Your task
What is needed is a copy of each line in the listing that contains "synthesis".

─── Given data ───

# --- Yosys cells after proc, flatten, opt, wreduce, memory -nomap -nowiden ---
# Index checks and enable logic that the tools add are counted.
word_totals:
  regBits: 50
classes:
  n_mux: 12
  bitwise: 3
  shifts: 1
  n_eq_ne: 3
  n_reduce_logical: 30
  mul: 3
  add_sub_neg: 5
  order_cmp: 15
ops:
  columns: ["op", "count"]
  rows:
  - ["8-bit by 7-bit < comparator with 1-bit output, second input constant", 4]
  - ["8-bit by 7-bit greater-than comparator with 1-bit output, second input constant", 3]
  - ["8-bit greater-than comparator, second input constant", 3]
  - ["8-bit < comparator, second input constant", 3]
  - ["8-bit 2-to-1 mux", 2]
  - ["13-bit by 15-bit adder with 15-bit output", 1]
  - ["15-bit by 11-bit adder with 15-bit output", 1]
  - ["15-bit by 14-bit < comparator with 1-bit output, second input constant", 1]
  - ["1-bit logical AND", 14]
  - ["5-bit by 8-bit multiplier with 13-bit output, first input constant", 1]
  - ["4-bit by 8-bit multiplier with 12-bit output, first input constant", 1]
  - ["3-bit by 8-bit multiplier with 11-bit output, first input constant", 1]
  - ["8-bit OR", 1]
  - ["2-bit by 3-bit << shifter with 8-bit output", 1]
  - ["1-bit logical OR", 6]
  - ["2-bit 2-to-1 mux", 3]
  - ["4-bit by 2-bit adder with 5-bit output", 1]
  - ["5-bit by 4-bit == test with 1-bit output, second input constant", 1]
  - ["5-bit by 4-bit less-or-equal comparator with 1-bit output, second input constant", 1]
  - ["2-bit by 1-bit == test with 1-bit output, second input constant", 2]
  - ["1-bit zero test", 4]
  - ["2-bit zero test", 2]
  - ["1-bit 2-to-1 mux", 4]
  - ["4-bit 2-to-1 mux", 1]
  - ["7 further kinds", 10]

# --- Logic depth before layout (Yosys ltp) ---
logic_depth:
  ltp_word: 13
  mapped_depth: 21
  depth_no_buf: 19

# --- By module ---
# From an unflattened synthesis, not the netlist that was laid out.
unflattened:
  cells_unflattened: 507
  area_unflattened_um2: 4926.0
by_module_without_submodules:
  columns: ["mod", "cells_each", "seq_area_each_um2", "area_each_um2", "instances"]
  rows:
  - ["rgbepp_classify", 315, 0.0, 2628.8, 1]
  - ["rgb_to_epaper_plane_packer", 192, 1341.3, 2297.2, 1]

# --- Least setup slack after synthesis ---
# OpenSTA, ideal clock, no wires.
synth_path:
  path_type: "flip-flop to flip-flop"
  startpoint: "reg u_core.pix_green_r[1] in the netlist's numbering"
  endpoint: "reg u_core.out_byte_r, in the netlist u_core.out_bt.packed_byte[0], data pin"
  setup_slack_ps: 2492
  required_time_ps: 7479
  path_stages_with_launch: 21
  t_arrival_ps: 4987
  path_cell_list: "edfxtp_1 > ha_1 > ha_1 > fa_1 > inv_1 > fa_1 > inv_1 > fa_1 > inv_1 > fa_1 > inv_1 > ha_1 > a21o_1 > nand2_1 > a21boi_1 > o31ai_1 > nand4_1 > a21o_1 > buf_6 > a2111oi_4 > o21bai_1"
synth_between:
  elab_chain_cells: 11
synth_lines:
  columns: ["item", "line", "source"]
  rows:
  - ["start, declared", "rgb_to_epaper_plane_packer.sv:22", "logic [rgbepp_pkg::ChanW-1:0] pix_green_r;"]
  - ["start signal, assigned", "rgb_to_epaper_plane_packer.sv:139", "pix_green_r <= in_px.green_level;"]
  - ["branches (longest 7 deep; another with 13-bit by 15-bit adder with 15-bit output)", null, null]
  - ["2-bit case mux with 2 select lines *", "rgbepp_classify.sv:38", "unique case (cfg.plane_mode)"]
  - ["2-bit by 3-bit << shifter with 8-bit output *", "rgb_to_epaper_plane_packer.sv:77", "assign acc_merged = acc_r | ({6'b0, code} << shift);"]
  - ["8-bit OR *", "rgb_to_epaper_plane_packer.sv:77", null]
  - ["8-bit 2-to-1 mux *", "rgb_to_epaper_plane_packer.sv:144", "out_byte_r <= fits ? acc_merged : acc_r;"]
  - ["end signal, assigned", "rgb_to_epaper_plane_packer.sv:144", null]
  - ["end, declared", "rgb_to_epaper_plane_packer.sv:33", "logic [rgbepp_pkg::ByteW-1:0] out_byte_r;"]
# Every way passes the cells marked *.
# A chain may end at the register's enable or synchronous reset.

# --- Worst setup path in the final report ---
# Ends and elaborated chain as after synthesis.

───

Response area
# From an unflattened synthesis, not the netlist that was laid out.
# --- Least setup slack after synthesis ---
# Ends and elaborated chain as after synthesis.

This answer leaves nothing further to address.